$ cat src/hw/pmb_map.svh
// Register map, field positions and timing counts of the transceiver digital core
// How it works
// - Loopback bit routes transmit nibbles to receive
// - Status summary shows loopback in bit 3
// - Selftest sends 9 or 15 bit PRBS
// - Pass flag resets fail, latches on error
// - Continuous bit makes generator transmit nonstop
// - Error count sits in bits 15:8
// - Device drives both MII clocks, nibble synchronous
// - Collisions reported in half duplex only
// - Transmit collision at 10M waits seven bits
// - Receive collision reported at once
// - Heartbeat pulses collision after each 10M half duplex packet
// - Carrier follows squelch or signal detect
// - Half duplex carrier includes transmit activity
// - Thirty-two ones synchronise management port first
// - Resync needed only after bad frame
// - Frames open with start pattern 01
// - Read turnaround: float, then drive zero
// - Status bit 6 reads one
`ifndef PMB_MAP_SVH
`define PMB_MAP_SVH
// ----------------------------------------
// Register offsets
// ----------------------------------------
`define PMB_REG_BMC 5'h00
`define PMB_REG_BMS 5'h01
`define PMB_REG_STS 5'h10
`define PMB_REG_PCR 5'h19
`define PMB_REG_STC 5'h1B
// ----------------------------------------
// Field positions and reset values
// ----------------------------------------
`define PMB_BMC_LOOP 14
`define PMB_BMC_SPD 13
`define PMB_BMC_ANEN 12
`define PMB_BMC_FDX 8
`define PMB_BMC_RST 16'h3000
`define PMB_BMS_VAL 16'h0040
`define PMB_STS_LOOP 3
`define PMB_STS_FDX 2
`define PMB_STS_SPD10 1
`define PMB_STS_LINK 0
`define PMB_PCR_HB 13
`define PMB_PCR_PRBS15 11
`define PMB_PCR_PASS 10
`define PMB_PCR_START 8
`define PMB_PCR_RST 16'h2000
`define PMB_STC_CONT 5
`define PMB_STC_RST 16'h0000
// ----------------------------------------
// Timing
// ----------------------------------------
`define PMB_CLK_NS 25
`define PMB_PREAMBLE 32
`define PMB_MII10_HALF_NS 200
`define PMB_MII100_HALF_NS 20
`define PMB_HALF_10 (`PMB_MII10_HALF_NS / `PMB_CLK_NS)
`define PMB_HALF_100 ((`PMB_MII100_HALF_NS < `PMB_CLK_NS) ? 1 : `PMB_MII100_HALF_NS / `PMB_CLK_NS)
`define PMB_COL_DLY_NS 700
`define PMB_COL_DLY ((`PMB_COL_DLY_NS + `PMB_CLK_NS - 1) / `PMB_CLK_NS)
`define PMB_HB_GAP_NS 1000
`define PMB_HB_GAP (`PMB_HB_GAP_NS / `PMB_CLK_NS)
`define PMB_HB_LEN_NS 1000
`define PMB_HB_LEN (`PMB_HB_LEN_NS / `PMB_CLK_NS)
`define PMB_BUILTIN_SELFTEST_PKT 8'hFF
`define PMB_BUILTIN_SELFTEST_GAP 8'h18
`define PMB_FIFO_DEPTH 32
`endif

$ cat src/hw/pmb_pkg.sv
// Types shared by the transceiver digital core
package pmb_pkg;
  // Management frame walker, one-hot
  typedef enum logic [5:0] {
    M_PRE  = 6'h01,
    M_IDLE = 6'h02,
    M_HDR  = 6'h04,
    M_TA   = 6'h08,
    M_RD   = 6'h10,
    M_WR   = 6'h20
  } pmb_mgmt_type;
endpackage

$ cat src/hw/pmb_fifo.sv
// Nibble FIFO with registered read data
`timescale 1ns/1ps
module pmb_fifo #(
  parameter int WIDTH = 4,
  parameter int DEPTH = 32
) (
  // Clock and reset
  input  wire logic             clk,
  input  wire logic             rst,
  // Fill side
  input  wire logic             in_valid,
  input  wire logic [WIDTH-1:0] in_data,
  output logic                  in_ready,
  // Drain side
  output logic                  out_valid,
  output logic      [WIDTH-1:0] out_data,
  input  wire logic             out_ready
);
  localparam int AW = $clog2(DEPTH);
  logic [WIDTH-1:0] mem [DEPTH];
  logic [AW-1:0]    wr_ptr;
  logic [AW-1:0]    rd_ptr;
  logic [AW:0]      count;
  logic             push;
  logic             load;

  // Output stage refills whenever it is empty or being taken
  assign in_ready = count < (AW+1)'(DEPTH);
  assign push     = in_valid && in_ready;
  assign load     = (count != '0) && (!out_valid || out_ready);

  // Storage write
  always_ff @(posedge clk) begin
    if (push) begin
      mem[wr_ptr] <= in_data;
    end
  end

  // Pointers and fill level
  always_ff @(posedge clk or posedge rst) begin
    if (rst) begin
      wr_ptr <= '0;
      rd_ptr <= '0;
      count  <= '0;
    end else begin
      if (push) begin
        wr_ptr <= wr_ptr + 1'b1;
      end
      if (load) begin
        rd_ptr <= rd_ptr + 1'b1;
      end
      count <= count + (AW+1)'(push) - (AW+1)'(load);
    end
  end

  // Registered read data
  always_ff @(posedge clk or posedge rst) begin
    if (rst) begin
      out_valid <= 1'b0;
      out_data  <= '0;
    end else if (load) begin
      out_valid <= 1'b1;
      out_data  <= mem[rd_ptr];
    end else if (out_ready) begin
      out_valid <= 1'b0;
    end
  end
endmodule // pmb_fifo

$ cat src/hw/pmb_phy.sv
// Transceiver digital core: MII, management slave, loopback and selftest
`timescale 1ns/1ps
`include "pmb_map.svh"
module pmb_phy (
  // Clock and reset
  input  wire logic       clk,
  input  wire logic       rst,
  // Management pins
  input  wire logic       mdc,
  input  wire logic       mdio_in,
  output logic            mdio_out,
  output logic            mdio_oe_n,
  input  wire logic [4:0] phy_addr,
  // MII
  output logic            tx_clk,
  output logic            rx_clk,
  input  wire logic       tx_en,
  input  wire logic [3:0] txd,
  output logic            rx_dv,
  output logic            rx_er,
  output logic      [3:0] rxd,
  output logic            crs,
  output logic            col,
  output logic            tx_space,
  // Line front end
  input  wire logic       line_rx_dv,
  input  wire logic [3:0] line_rxd,
  input  wire logic       signal_detect,
  input  wire logic       squelch_ok,
  input  wire logic       line_tx_ready,
  output logic            line_tx_en,
  output logic      [3:0] line_txd
);
  // ----------------------------------------
  // Pin synchronisers
  // ----------------------------------------
  logic [6:0] pin;
  logic [6:0] s1;
  logic [6:0] s2;
  logic [6:0] s3;
  logic [6:0] lvl;
  assign pin = {mdc, mdio_in, tx_en, txd};

  // A change counts once stages two and three agree
  for (genvar g = 0; g < 7; g++) begin : g_sync
    always_ff @(posedge clk or posedge rst) begin
      if (rst) begin
        s1[g]  <= 1'b0;
        s2[g]  <= 1'b0;
        s3[g]  <= 1'b0;
        lvl[g] <= 1'b0;
      end else begin
        s1[g] <= pin[g];
        s2[g] <= s1[g];
        s3[g] <= s2[g];
        if (s2[g] == s3[g]) begin
          lvl[g] <= s3[g];
        end
      end
    end
  end
  logic mdc_rise;
  logic mdio_bit;
  logic mac_en;
  assign mdc_rise = s2[6] && s3[6] && !lvl[6];
  assign mdio_bit = lvl[5];
  assign mac_en   = lvl[4];

  // ----------------------------------------
  // Registers
  // ----------------------------------------
  logic [15:0] bmc;
  logic [15:0] pcr;
  logic [15:0] stc;
  logic [7:0]  ecnt;
  logic        builtin_selftest_pass;
  logic        builtin_selftest_fail;
  logic        reg_we;
  logic [4:0]  reg_wa;
  logic [15:0] reg_wd;
  logic        pcr_wr;
  logic        lb;
  logic        spd10;
  logic        fdx;
  logic        hdx;
  logic [15:0] sts_word;
  assign lb     = bmc[`PMB_BMC_LOOP];
  assign spd10  = !bmc[`PMB_BMC_SPD];
  assign fdx    = bmc[`PMB_BMC_FDX];
  assign hdx    = !fdx;
  assign pcr_wr = reg_we && (reg_wa == `PMB_REG_PCR);
  assign sts_word = {12'h000, lb, fdx, spd10, signal_detect};

  // Read decode; unmapped addresses read as zero
  function automatic logic [15:0] rd_word(input logic [4:0] a);
    case (a)
      `PMB_REG_BMC: rd_word = bmc;
      `PMB_REG_BMS: rd_word = `PMB_BMS_VAL;
      `PMB_REG_STS: rd_word = sts_word;
      `PMB_REG_PCR: rd_word = {pcr[15:11], builtin_selftest_pass, pcr[9:0]};
      `PMB_REG_STC: rd_word = {ecnt, stc[7:0]};
      default:      rd_word = 16'h0000;
    endcase
  endfunction

  // Writable registers
  always_ff @(posedge clk or posedge rst) begin
    if (rst) begin
      bmc <= `PMB_BMC_RST;
      pcr <= `PMB_PCR_RST;
      stc <= `PMB_STC_RST;
    end else if (reg_we) begin
      case (reg_wa)
        `PMB_REG_BMC: bmc <= reg_wd;
        `PMB_REG_PCR: pcr <= reg_wd;
        `PMB_REG_STC: stc <= reg_wd;
        default: ;
      endcase
    end
  end

  // ----------------------------------------
  // MII clocks
  // ----------------------------------------
  logic [3:0] mcnt;
  logic [3:0] half;
  logic       tick_fall;
  assign half      = spd10 ? 4'(`PMB_HALF_10) : 4'(`PMB_HALF_100);
  assign tick_fall = (mcnt >= half - 4'h1) && rx_clk;

  // Both clocks come from one divider so nibbles line up
  always_ff @(posedge clk or posedge rst) begin
    if (rst) begin
      mcnt   <= 4'h0;
      rx_clk <= 1'b0;
      tx_clk <= 1'b0;
    end else if (mcnt >= half - 4'h1) begin
      mcnt   <= 4'h0;
      rx_clk <= !rx_clk;
      tx_clk <= !rx_clk;
    end else begin
      mcnt <= mcnt + 4'h1;
    end
  end

  // ----------------------------------------
  // Transmit path and selftest
  // ----------------------------------------
  logic       builtin_selftest_run;
  logic       builtin_selftest_on;
  logic [7:0] bcnt;
  logic [3:0] gen_nib;
  logic       chk_ok;
  logic       chk_err;
  logic       f_in_v;
  logic [3:0] f_in_d;
  logic       f_in_r;
  logic       f_out_v;
  logic [3:0] f_out_d;
  logic       f_out_r;
  logic       tx_act;
  assign builtin_selftest_run = pcr[`PMB_PCR_START];
  assign tx_act   = builtin_selftest_run ? builtin_selftest_on : mac_en;
  assign f_in_v   = tick_fall && tx_act;
  assign f_in_d   = builtin_selftest_run ? gen_nib : lvl[3:0];
  assign f_out_r  = lb ? tick_fall : line_tx_ready;

  // Packet mode bursts with gaps; continuous mode never pauses
  always_ff @(posedge clk or posedge rst) begin
    if (rst) begin
      builtin_selftest_on <= 1'b0;
      bcnt    <= 8'h00;
    end else if (!builtin_selftest_run) begin
      builtin_selftest_on <= 1'b0;
      bcnt    <= 8'h00;
    end else if (stc[`PMB_STC_CONT]) begin
      builtin_selftest_on <= 1'b1;
    end else if (tick_fall) begin
      bcnt <= bcnt + 8'h01;
      if (builtin_selftest_on && bcnt == `PMB_BUILTIN_SELFTEST_PKT) begin
        builtin_selftest_on <= 1'b0;
        bcnt    <= 8'h00;
      end else if (!builtin_selftest_on && bcnt == `PMB_BUILTIN_SELFTEST_GAP) begin
        builtin_selftest_on <= 1'b1;
        bcnt    <= 8'h00;
      end
    end
  end

  pmb_fifo #(
    .WIDTH (4),
    .DEPTH (`PMB_FIFO_DEPTH)
  ) u_fifo (
    .clk       (clk),
    .rst       (rst),
    .in_valid  (f_in_v),
    .in_data   (f_in_d),
    .in_ready  (f_in_r),
    .out_valid (f_out_v),
    .out_data  (f_out_d),
    .out_ready (f_out_r)
  );

  logic       rx_src_v;
  logic [3:0] rx_src_d;
  logic       line_car;
  logic       rx_act;
  assign line_car = line_rx_dv && (spd10 ? squelch_ok : signal_detect);
  assign rx_src_v = lb ? f_out_v : line_car;
  assign rx_src_d = lb ? f_out_d : line_rxd;
  assign rx_act   = lb ? 1'b0 : line_car;

  logic       chk_step;
  logic [2:0] settle;
  logic       builtin_selftest_ok;
  logic       builtin_selftest_err;
  assign chk_step = tick_fall && builtin_selftest_run && rx_src_v;
  assign builtin_selftest_ok  = chk_ok && settle == 3'h7;
  assign builtin_selftest_err = chk_err && settle == 3'h7;

  // Judgements wait seven nibbles after a control write, so nibbles of the old
  // sequence still in flight are not held against the new one
  always_ff @(posedge clk or posedge rst) begin
    if (rst) begin
      settle <= 3'h0;
    end else if (pcr_wr) begin
      settle <= 3'h0;
    end else if (chk_step && settle != 3'h7) begin
      settle <= settle + 3'h1;
    end
  end

  pmb_prbs u_prbs (
    .clk      (clk),
    .rst      (rst),
    .len15    (pcr[`PMB_PCR_PRBS15]),
    .gen_step (f_in_v && builtin_selftest_run),
    .gen_nib  (gen_nib),
    .chk_step (chk_step),
    .chk_nib  (rx_src_d),
    .chk_ok   (chk_ok),
    .chk_err  (chk_err)
  );

  // Pass flag and error count; an error in the clearing cycle still counts
  always_ff @(posedge clk or posedge rst) begin
    if (rst) begin
      builtin_selftest_pass <= 1'b0;
      builtin_selftest_fail <= 1'b0;
      ecnt      <= 8'h00;
    end else begin
      if (builtin_selftest_err) begin
        builtin_selftest_fail <= 1'b1;
        builtin_selftest_pass <= 1'b0;
        ecnt <= pcr_wr ? 8'h01 : (ecnt == 8'hFF ? ecnt : ecnt + 8'h01);
      end else if (pcr_wr) begin
        builtin_selftest_fail <= 1'b0;
        builtin_selftest_pass <= 1'b0;
        ecnt      <= 8'h00;
      end else if (builtin_selftest_ok && !builtin_selftest_fail) begin
        builtin_selftest_pass <= 1'b1;
      end
    end
  end

  // Line side and receive outputs; loopback keeps data off the line
  always_ff @(posedge clk or posedge rst) begin
    if (rst) begin
      line_tx_en <= 1'b0;
      line_txd   <= 4'h0;
      rx_dv      <= 1'b0;
      rx_er      <= 1'b0;
      rxd        <= 4'h0;
      tx_space   <= 1'b1;
    end else begin
      line_tx_en <= !lb && f_out_v && line_tx_ready;
      line_txd   <= f_out_d;
      tx_space   <= f_in_r;
      rx_er      <= 1'b0;
      if (tick_fall) begin
        rx_dv <= rx_src_v;
        rxd   <= rx_src_d;
      end
    end
  end

  // ----------------------------------------
  // Carrier sense and collision
  // ----------------------------------------
  logic       tx_first;
  logic [5:0] ccnt;
  logic [6:0] hcnt;
  logic       tx_act_d;
  logic       hb_pulse;
  logic       col_raw;
  logic       rx_car;
  assign hb_pulse = hcnt > 7'(`PMB_HB_GAP);
  assign col_raw = hdx && tx_act && rx_act
                   && (!(tx_first && spd10) || ccnt == 6'(`PMB_COL_DLY));
  assign rx_car  = lb ? tx_act : line_car;

  // Who started first decides whether the collision is qualified
  always_ff @(posedge clk or posedge rst) begin
    if (rst) begin
      tx_first <= 1'b0;
      ccnt     <= 6'h00;
      tx_act_d <= 1'b0;
    end else begin
      tx_act_d <= tx_act;
      if (!tx_act) begin
        tx_first <= 1'b0;
      end else if (!rx_act) begin
        tx_first <= 1'b1;
      end
      if (!(tx_act && rx_act)) begin
        ccnt <= 6'h00;
      end else if (ccnt != 6'(`PMB_COL_DLY)) begin
        ccnt <= ccnt + 6'h01;
      end
    end
  end

  // Heartbeat: gap, then a pulse, after each 10M half duplex packet
  always_ff @(posedge clk or posedge rst) begin
    if (rst) begin
      hcnt <= 7'h00;
    end else if (tx_act_d && !tx_act && spd10 && hdx && pcr[`PMB_PCR_HB]) begin
      hcnt <= 7'h01;
    end else if (hcnt != 7'h00 && hcnt != 7'(`PMB_HB_GAP + `PMB_HB_LEN)) begin
      hcnt <= hcnt + 7'h01;
    end else begin
      hcnt <= 7'h00;
    end
  end

  // MII status outputs
  always_ff @(posedge clk or posedge rst) begin
    if (rst) begin
      crs <= 1'b0;
      col <= 1'b0;
    end else begin
      crs <= rx_car || (hdx && tx_act);
      col <= col_raw || (hb_pulse && hdx);
    end
  end

  // ----------------------------------------
  // Management slave
  // ----------------------------------------
  pmb_pkg::pmb_mgmt_type mst;
  logic        synced;
  logic [4:0]  pcnt;
  logic [3:0]  fcnt;
  logic [12:0] hdr;
  logic [15:0] msh;
  logic        hit;
  logic        is_rd;
  assign hit   = hdr[9:5] == phy_addr;
  assign is_rd = hdr[11:10] == 2'b10;

  // Frame walker; sampled on management clock rising edges
  always_ff @(posedge clk or posedge rst) begin
    if (rst) begin
      mst       <= pmb_pkg::M_PRE;
      synced    <= 1'b0;
      pcnt      <= 5'h00;
      fcnt      <= 4'h0;
      hdr       <= 13'h0000;
      msh       <= 16'h0000;
      mdio_out  <= 1'b1;
      mdio_oe_n <= 1'b1;
      reg_we    <= 1'b0;
      reg_wa    <= 5'h00;
      reg_wd    <= 16'h0000;
    end else begin
      reg_we <= 1'b0;
      if (mdc_rise) begin
        case (mst)
          pmb_pkg::M_PRE: begin
            synced <= 1'b0;
            pcnt   <= mdio_bit ? pcnt + 5'h01 : 5'h00;
            if (mdio_bit && pcnt == 5'(`PMB_PREAMBLE - 1)) begin
              synced <= 1'b1;
              mst    <= pmb_pkg::M_IDLE;
            end
          end
          pmb_pkg::M_IDLE: begin
            fcnt <= 4'h0;
            if (!mdio_bit) begin
              mst <= pmb_pkg::M_HDR;
            end
          end
          pmb_pkg::M_HDR: begin
            hdr  <= {hdr[11:0], mdio_bit};
            fcnt <= fcnt + 4'h1;
            if (fcnt == 4'h0 && !mdio_bit) begin
              mst <= pmb_pkg::M_PRE;
            end else if (fcnt == 4'h2 && hdr[0] == mdio_bit) begin
              mst <= pmb_pkg::M_PRE;
            end else if (fcnt == 4'hC) begin
              mst  <= pmb_pkg::M_TA;
              fcnt <= 4'h0;
            end
          end
          pmb_pkg::M_TA: begin
            fcnt <= 4'h1;
            if (fcnt == 4'h0) begin
              if (is_rd && hit) begin
                mdio_out  <= 1'b0;
                mdio_oe_n <= 1'b0;
                msh       <= rd_word(hdr[4:0]);
              end else if (!is_rd && !mdio_bit) begin
                mst <= pmb_pkg::M_PRE;
              end
            end else begin
              fcnt     <= 4'h0;
              mdio_out <= msh[15];
              msh      <= {msh[14:0], 1'b0};
              mst      <= is_rd ? pmb_pkg::M_RD : pmb_pkg::M_WR;
              if (!is_rd && mdio_bit) begin
                mst <= pmb_pkg::M_PRE;
              end
            end
          end
          pmb_pkg::M_RD: begin
            fcnt     <= fcnt + 4'h1;
            mdio_out <= msh[15];
            msh      <= {msh[14:0], 1'b0};
            if (fcnt == 4'hF) begin
              mdio_oe_n <= 1'b1;
              mdio_out  <= 1'b1;
              mst       <= pmb_pkg::M_IDLE;
            end
          end
          pmb_pkg::M_WR: begin
            fcnt <= fcnt + 4'h1;
            msh  <= {msh[14:0], mdio_bit};
            if (fcnt == 4'hF) begin
              reg_we <= hit;
              reg_wa <= hdr[4:0];
              reg_wd <= {msh[14:0], mdio_bit};
              mst    <= pmb_pkg::M_IDLE;
            end
          end
          default: mst <= pmb_pkg::M_PRE;
        endcase
      end
    end
  end
endmodule // pmb_phy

+ + + +

Problem requirements ->
Wherever "digital" appears in the listing, report the line it is on.

Response to the exercise ->
// Register map, field positions and timing counts of the transceiver digital core
// Types shared by the transceiver digital core
// Transceiver digital core: MII, management slave, loopback and selftest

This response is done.